The star attraction of the evening was Sue Moen, from the LUSH Valley Food Action Society over in the Comox Valley, who told us about all the activity over on their part of the island. They’re working on a centralized hub for food distribution, food preparation training, small business incubation, and social connection for people on the margins. It sounds like an excellent project, and similar in some ways to some of the activity that is starting to coalesce around the Community Resource Centre in Powell River. I’ll be keeping my eye on what’s happening across the strait, since we can certainly learn from what they’re doing.

We brainstormed a bit about how we can start to spread the word about the need for more local growing. Most of the people present were feeling a lot of anxiety about the gap between where we need to be in terms of production, and where we’re at. But in some ways it’s tough to reach out to the unconverted, or to people who never think much about where their food comes from and the hidden costs of food trucked in from thousands of miles away.
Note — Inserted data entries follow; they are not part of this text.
File: config.mk
export PLATFORM = sky130hd
export DESIGN_NAME = par2serial_phy_tx
export DESIGN_NICKNAME = d
export VERILOG_FILES = /design/src/rtl/par2serial_phy_tx.sv
export SDC_FILE = /design/constraint.sdc
export NUM_CORES = 1
export LEC_CHECK = 0
export ABC_CLOCK_PERIOD_IN_PS = 2200
export BUFFER_PORTS_ARGS = -buffer_cell sky130_fd_sc_hd__buf_2
export CAP_MARGIN = 5
export CORE_UTILIZATION = 47
export DETAILED_ROUTE_END_ITERATION = 10
export PLACE_DENSITY_LB_ADDON = 0.12
export SKIP_CTS_REPAIR_TIMING = 1
export SLEW_MARGIN = 40
export SYNTH_ARGS = -nofsm -noshare
export SYNTH_HDL_FRONTEND = slang
export SYNTH_SLANG_ARGS = --single-unit
File: constraint.sdc
create_clock -name clk_32f -period 2.2 [get_ports clk_32f]
set_clock_uncertainty 0.1 [all_clocks]
set_input_delay 0.22 -clock clk_32f [delete_from_list [all_inputs] [get_ports clk_32f]]
set_output_delay 0.22 -clock clk_32f [all_outputs]
set_load 0.005 [all_outputs]
[src/rtl/uart_receiver.sv]
// uart_receiver: UART receive path. Synchronises the raw RX pin, recovers frames
// with 16x oversampling and mid-bit sampling, and buffers bytes in a show-ahead FIFO.
// Optional build macro UART_RX_PARITY_EN: 8E1 framing with a live parity_err flag;
// undefined (default): 8N1 framing and parity_err tied low.
module uart_receiver #(
    parameter int unsigned CLK_FREQ   = 25000000,
    parameter int unsigned BAUD_RATE  = 9600,
    parameter int unsigned FIFO_DEPTH = 4
) (
    input  logic                          clk,
    input  logic                          rst_n,
    input  logic                          rx,
    input  logic                          rd_en,
    input  logic                          err_clr,
    output logic [7:0]                    rx_data,
    output logic                          rx_valid,
    output logic [$clog2(FIFO_DEPTH):0]   fifo_count,
    output logic                          overrun,
    output logic                          frame_err,
    output logic                          parity_err
);

    localparam int unsigned Div  = (CLK_FREQ + BAUD_RATE * 8) / (BAUD_RATE * 16);
    localparam int unsigned DivW = (Div > 1) ? $clog2(Div) : 1;
    localparam int unsigned PtrW = $clog2(FIFO_DEPTH);
    localparam int unsigned CntW = PtrW + 1;

    typedef enum logic [2:0] {
        StIdle,
        StStart,
        StData,
`ifdef UART_RX_PARITY_EN
        StParity,
`endif
        StStop,
        StBreak
    } state_e;

    state_e            r_state;
    state_e            w_state_next;
    logic              r_rx_meta;
    logic              r_rxs;
    logic [DivW-1:0]   r_div_cnt;
    logic              w_tick;
    logic [3:0]        r_sc;
    logic [2:0]        r_bit_cnt;
    logic [7:0]        r_shift;
    logic              w_start;
    logic              w_sc_clr;
    logic              w_shift_en;
    logic              w_push_req;
    logic              w_frame_set;
    logic              w_par_set;
    logic [7:0]        r_mem [FIFO_DEPTH];
    logic [PtrW-1:0]   r_wr_ptr;
    logic [PtrW-1:0]   r_rd_ptr;
    logic [CntW-1:0]   r_count;
    logic              w_full;
    logic              w_pop;
    logic              w_push;
    logic              w_ovr_set;
    logic              r_overrun;
    logic              r_frame_err;

    // Two-flop synchroniser on the asynchronous RX pin; idles high.
    always_ff @(posedge clk or negedge rst_n) begin
        if (!rst_n) begin
            r_rx_meta <= 1'b1;
            r_rxs     <= 1'b1;
        end else begin
            r_rx_meta <= rx;
            r_rxs     <= r_rx_meta;
        end
    end

    assign w_tick = (r_div_cnt == DivW'(Div - 1));

    // Oversampling tick divider; restarted on the start edge so ticks align to it.
    always_ff @(posedge clk or negedge rst_n) begin
        if (!rst_n) begin
            r_div_cnt <= '0;
        end else if (w_start || w_tick) begin
            r_div_cnt <= '0;
        end else begin
            r_div_cnt <= r_div_cnt + DivW'(1);
        end
    end

    // Frame FSM state register.
    always_ff @(posedge clk or negedge rst_n) begin
        if (!rst_n) begin
            r_state <= StIdle;
        end else begin
            r_state <= w_state_next;
        end
    end

    // Frame FSM next-state and datapath control.
    always_comb begin
        w_state_next = r_state;
        w_start      = 1'b0;
        w_sc_clr     = 1'b0;
        w_shift_en   = 1'b0;
        w_push_req   = 1'b0;
        w_frame_set  = 1'b0;
        w_par_set    = 1'b0;
        unique case (r_state)
            StIdle: begin
                if (!r_rxs) begin
                    w_start      = 1'b1;
                    w_sc_clr     = 1'b1;
                    w_state_next = StStart;
                end
            end
            StStart: begin
                if (w_tick && r_sc == 4'd7) begin
                    if (!r_rxs) begin
                        w_sc_clr     = 1'b1;
                        w_state_next = StData;
                    end else begin
                        // Start bit gone by mid-bit: a glitch, not a frame.
                        w_state_next = StIdle;
                    end
                end
            end
            StData: begin
                if (w_tick && r_sc == 4'd15) begin
                    w_shift_en = 1'b1;
                    if (r_bit_cnt == 3'd7) begin
`ifdef UART_RX_PARITY_EN
                        w_state_next = StParity;
`else
                        w_state_next = StStop;
`endif
                    end
                end
            end
`ifdef UART_RX_PARITY_EN
            StParity: begin
                if (w_tick && r_sc == 4'd15) begin
                    // Even parity: data bits plus parity bit must XOR to zero.
                    w_par_set    = (^r_shift) ^ r_rxs;
                    w_state_next = StStop;
                end
            end
`endif
            StStop: begin
                if (w_tick && r_sc == 4'd15) begin
                    if (r_rxs) begin
                        w_push_req   = 1'b1;
                        w_state_next = StIdle;
                    end else begin
                        w_frame_set  = 1'b1;
                        w_state_next = StBreak;
                    end
                end
            end
            StBreak: begin
                // Hold here while the line stays low so a break is not seen as frames.
                if (r_rxs) begin
                    w_state_next = StIdle;
                end
            end
            default: begin
                w_state_next = StIdle;
            end
        endcase
    end

    // Sample counter, bit counter and LSB-first shift register.
    always_ff @(posedge clk or negedge rst_n) begin
        if (!rst_n) begin
            r_sc      <= '0;
            r_bit_cnt <= '0;
            r_shift   <= '0;
        end else begin
            if (w_sc_clr) begin
                r_sc      <= '0;
                r_bit_cnt <= '0;
            end else begin
                if (w_tick) begin
                    r_sc <= r_sc + 4'd1;
                end
                if (w_shift_en) begin
                    r_bit_cnt <= r_bit_cnt + 3'd1;
                end
            end
            if (w_shift_en) begin
                r_shift <= {r_rxs, r_shift[7:1]};
            end
        end
    end

    assign w_full    = (r_count == CntW'(FIFO_DEPTH));
    assign w_pop     = rd_en && rx_valid;
    // A pop in the same cycle frees the slot, so a full FIFO still accepts the push.
    assign w_push    = w_push_req && (!w_full || w_pop);
    assign w_ovr_set = w_push_req && w_full && !w_pop;

    // FIFO storage; contents are don't-care until pushed.
    always_ff @(posedge clk) begin
        if (w_push) begin
            r_mem[r_wr_ptr] <= r_shift;
        end
    end

    // FIFO pointers and occupancy.
    always_ff @(posedge clk or negedge rst_n) begin
        if (!rst_n) begin
            r_wr_ptr <= '0;
            r_rd_ptr <= '0;
            r_count  <= '0;
        end else begin
            if (w_push) begin
                r_wr_ptr <= r_wr_ptr + PtrW'(1);
            end
            if (w_pop) begin
                r_rd_ptr <= r_rd_ptr + PtrW'(1);
            end
            case ({w_push, w_pop})
                2'b10:   r_count <= r_count + CntW'(1);
                2'b01:   r_count <= r_count - CntW'(1);
                default: r_count <= r_count;
            endcase
        end
    end

    // Sticky error flags; a set event wins over a simultaneous clear.
    always_ff @(posedge clk or negedge rst_n) begin
        if (!rst_n) begin
            r_overrun   <= 1'b0;
            r_frame_err <= 1'b0;
        end else begin
            if (w_ovr_set) begin
                r_overrun <= 1'b1;
            end else if (err_clr) begin
                r_overrun <= 1'b0;
            end
            if (w_frame_set) begin
                r_frame_err <= 1'b1;
            end else if (err_clr) begin
                r_frame_err <= 1'b0;
            end
        end
    end

`ifdef UART_RX_PARITY_EN
    logic r_parity_err;

    // Sticky parity error flag.
    always_ff @(posedge clk or negedge rst_n) begin
        if (!rst_n) begin
            r_parity_err <= 1'b0;
        end else if (w_par_set) begin
            r_parity_err <= 1'b1;
        end else if (err_clr) begin
            r_parity_err <= 1'b0;
        end
    end

    assign parity_err = r_parity_err;
`else
    assign parity_err = 1'b0;
`endif

    assign rx_valid   = (r_count != '0);
    assign rx_data    = rx_valid ? r_mem[r_rd_ptr] : 8'h00;
    assign fifo_count = r_count;
    assign overrun    = r_overrun;
    assign frame_err  = r_frame_err;

endmodule
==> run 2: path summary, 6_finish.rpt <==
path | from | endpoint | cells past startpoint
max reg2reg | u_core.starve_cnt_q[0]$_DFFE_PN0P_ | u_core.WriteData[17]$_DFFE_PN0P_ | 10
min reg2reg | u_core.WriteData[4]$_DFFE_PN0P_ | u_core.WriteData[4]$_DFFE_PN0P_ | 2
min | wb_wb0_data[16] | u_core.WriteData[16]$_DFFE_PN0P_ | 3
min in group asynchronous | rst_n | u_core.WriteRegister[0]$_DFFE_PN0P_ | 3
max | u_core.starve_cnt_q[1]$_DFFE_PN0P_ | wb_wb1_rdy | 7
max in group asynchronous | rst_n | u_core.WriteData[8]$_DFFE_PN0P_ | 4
We certainly need more activity, and more outreach into the broader community. This is obviously part of what I’m funded to do by Vancouver Coastal Health. But somehow we need to build up a team of people who are willing to take on some of this effort. I had hoped that the regular Kale Force meetings would provide the impetus for this sort of thing; and maybe over time it will. I’m not sure yet how valuable it is to have a regular meeting which is informal and more about connecting people together than it is about trying to make sure that every meeting is full of activity and learning. There is a place for both sorts of things, and sometimes I find that an endless series of meetings which are tightly scripted leaves you feeling hungry for opportunities to just connect and talk informally, strike up casual conversations and let ideas just brew naturally.

It’s possible that the regular Friday meetings in the demonstration garden will provide the more action-oriented venue, and Kale Force will continue to work well as a more social event. I want to hold the options open a little, and let things evolve naturally as much as possible.

What’s your opinion? Any ideas for future activities?